- **Task objective**:
Could you reproduce every record below exactly as it stands?

START Task material

==> src/rtl/alu_operand_loader.sv <==
// Serial operand/opcode loader that feeds a 4-bit pre-ALU and captures its result.
// Three beats (A, B, opcode) come in on a nibble bus, and the result leaves through a single-entry valid/ready buffer.
`timescale 1ns/1ps

module alu_operand_loader #(
    parameter int WIDTH = 4,
    parameter int CNT_W = 8
) (
    input  logic             clk,
    input  logic             rst_n,
    input  logic [WIDTH-1:0] din,
    input  logic             din_valid,
    output logic             din_ready,
    output logic [WIDTH-1:0] A,
    output logic [WIDTH-1:0] B,
    output logic             sel,
    input  logic [WIDTH-1:0] C,
    output logic [WIDTH-1:0] res,
    output logic             res_valid,
    input  logic             res_ready,
    output logic             op_err,
    output logic [CNT_W-1:0] txn_count
);

    typedef enum logic [2:0] {
        S_A    = 3'd0,
        S_B    = 3'd1,
        S_OP   = 3'd2,
        S_EXEC = 3'd3,
        S_DONE = 3'd4
    } state_t;

    state_t r_state;
    state_t w_next_state;

    logic [WIDTH-1:0] r_a;
    logic [WIDTH-1:0] r_b;
    logic             r_sel;
    logic [WIDTH-1:0] r_res;
    logic             r_res_valid;
    logic             r_op_err;
    logic [CNT_W-1:0] r_txn_count;

    logic w_load_state;
    logic w_accept;
    logic w_res_hs;
    logic w_op_bad;

    // din_ready is gated by rst_n so that it reads 0 for the whole reset window.
    assign w_load_state = (r_state == S_A) || (r_state == S_B) || (r_state == S_OP);
    assign din_ready    = rst_n && w_load_state;
    assign w_accept     = din_valid && din_ready;
    assign w_res_hs     = (r_state == S_DONE) && res_ready;
    assign w_op_bad     = |din[WIDTH-1:1];

    always_ff @(posedge clk or negedge rst_n) begin
        if (!rst_n) begin
            r_state <= S_A;
        end else begin
            r_state <= w_next_state;
        end
    end

    always_comb begin
        w_next_state = r_state;
        case (r_state)
            S_A:     if (w_accept) w_next_state = S_B;
            S_B:     if (w_accept) w_next_state = S_OP;
            S_OP:    if (w_accept) w_next_state = S_EXEC;
            S_EXEC:  w_next_state = S_DONE;
            S_DONE:  if (res_ready) w_next_state = S_A;
            default: w_next_state = S_A;
        endcase
    end

    // Operand registers keep their values until the next transaction overwrites them.
    always_ff @(posedge clk or negedge rst_n) begin
        if (!rst_n) begin
            r_a      <= '0;
            r_b      <= '0;
            r_sel    <= 1'b0;
            r_op_err <= 1'b0;
        end else if (w_accept) begin
            case (r_state)
                S_A: r_a <= din;
                S_B: r_b <= din;
                S_OP: begin
                    r_sel <= din[0];
                    if (w_op_bad) begin
                        r_op_err <= 1'b1;
                    end
                end
                default: ;
            endcase
        end
    end

    // C is sampled one cycle after the opcode lands, giving the pre-ALU a full cycle to settle.
    always_ff @(posedge clk or negedge rst_n) begin
        if (!rst_n) begin
            r_res       <= '0;
            r_res_valid <= 1'b0;
            r_txn_count <= '0;
        end else begin
            if (r_state == S_EXEC) begin
                r_res       <= C;
                r_res_valid <= 1'b1;
            end else if (w_res_hs) begin
                r_res_valid <= 1'b0;
                r_txn_count <= r_txn_count + CNT_W'(1);
            end
        end
    end

    assign A         = r_a;
    assign B         = r_b;
    assign sel       = r_sel;
    assign res       = r_res;
    assign res_valid = r_res_valid;
    assign op_err    = r_op_err;
    assign txn_count = r_txn_count;

endmodule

END Task material

- **Response**:
==> src/rtl/alu_operand_loader.sv <==
// Serial operand/opcode loader that feeds a 4-bit pre-ALU and captures its result.
// Three beats (A, B, opcode) come in on a nibble bus, and the result leaves through a single-entry valid/ready buffer.
`timescale 1ns/1ps

module alu_operand_loader #(
    parameter int WIDTH = 4,
    parameter int CNT_W = 8
) (
    input  logic             clk,
    input  logic             rst_n,
    input  logic [WIDTH-1:0] din,
    input  logic             din_valid,
    output logic             din_ready,
    output logic [WIDTH-1:0] A,
    output logic [WIDTH-1:0] B,
    output logic             sel,
    input  logic [WIDTH-1:0] C,
    output logic [WIDTH-1:0] res,
    output logic             res_valid,
    input  logic             res_ready,
    output logic             op_err,
    output logic [CNT_W-1:0] txn_count
);

    typedef enum logic [2:0] {
        S_A    = 3'd0,
        S_B    = 3'd1,
        S_OP   = 3'd2,
        S_EXEC = 3'd3,
        S_DONE = 3'd4
    } state_t;

    state_t r_state;
    state_t w_next_state;

    logic [WIDTH-1:0] r_a;
    logic [WIDTH-1:0] r_b;
    logic             r_sel;
    logic [WIDTH-1:0] r_res;
    logic             r_res_valid;
    logic             r_op_err;
    logic [CNT_W-1:0] r_txn_count;

    logic w_load_state;
    logic w_accept;
    logic w_res_hs;
    logic w_op_bad;

    // din_ready is gated by rst_n so that it reads 0 for the whole reset window.
    assign w_load_state = (r_state == S_A) || (r_state == S_B) || (r_state == S_OP);
    assign din_ready    = rst_n && w_load_state;
    assign w_accept     = din_valid && din_ready;
    assign w_res_hs     = (r_state == S_DONE) && res_ready;
    assign w_op_bad     = |din[WIDTH-1:1];

    always_ff @(posedge clk or negedge rst_n) begin
        if (!rst_n) begin
            r_state <= S_A;
        end else begin
            r_state <= w_next_state;
        end
    end

    always_comb begin
        w_next_state = r_state;
        case (r_state)
            S_A:     if (w_accept) w_next_state = S_B;
            S_B:     if (w_accept) w_next_state = S_OP;
            S_OP:    if (w_accept) w_next_state = S_EXEC;
            S_EXEC:  w_next_state = S_DONE;
            S_DONE:  if (res_ready) w_next_state = S_A;
            default: w_next_state = S_A;
        endcase
    end

    // Operand registers keep their values until the next transaction overwrites them.
    always_ff @(posedge clk or negedge rst_n) begin
        if (!rst_n) begin
            r_a      <= '0;
            r_b      <= '0;
            r_sel    <= 1'b0;
            r_op_err <= 1'b0;
        end else if (w_accept) begin
            case (r_state)
                S_A: r_a <= din;
                S_B: r_b <= din;
                S_OP: begin
                    r_sel <= din[0];
                    if (w_op_bad) begin
                        r_op_err <= 1'b1;
                    end
                end
                default: ;
            endcase
        end
    end

    // C is sampled one cycle after the opcode lands, giving the pre-ALU a full cycle to settle.
    always_ff @(posedge clk or negedge rst_n) begin
        if (!rst_n) begin
            r_res       <= '0;
            r_res_valid <= 1'b0;
            r_txn_count <= '0;
        end else begin
            if (r_state == S_EXEC) begin
                r_res       <= C;
                r_res_valid <= 1'b1;
            end else if (w_res_hs) begin
                r_res_valid <= 1'b0;
                r_txn_count <= r_txn_count + CNT_W'(1);
            end
        end
    end

    assign A         = r_a;
    assign B         = r_b;
    assign sel       = r_sel;
    assign res       = r_res;
    assign res_valid = r_res_valid;
    assign op_err    = r_op_err;
    assign txn_count = r_txn_count;

endmodule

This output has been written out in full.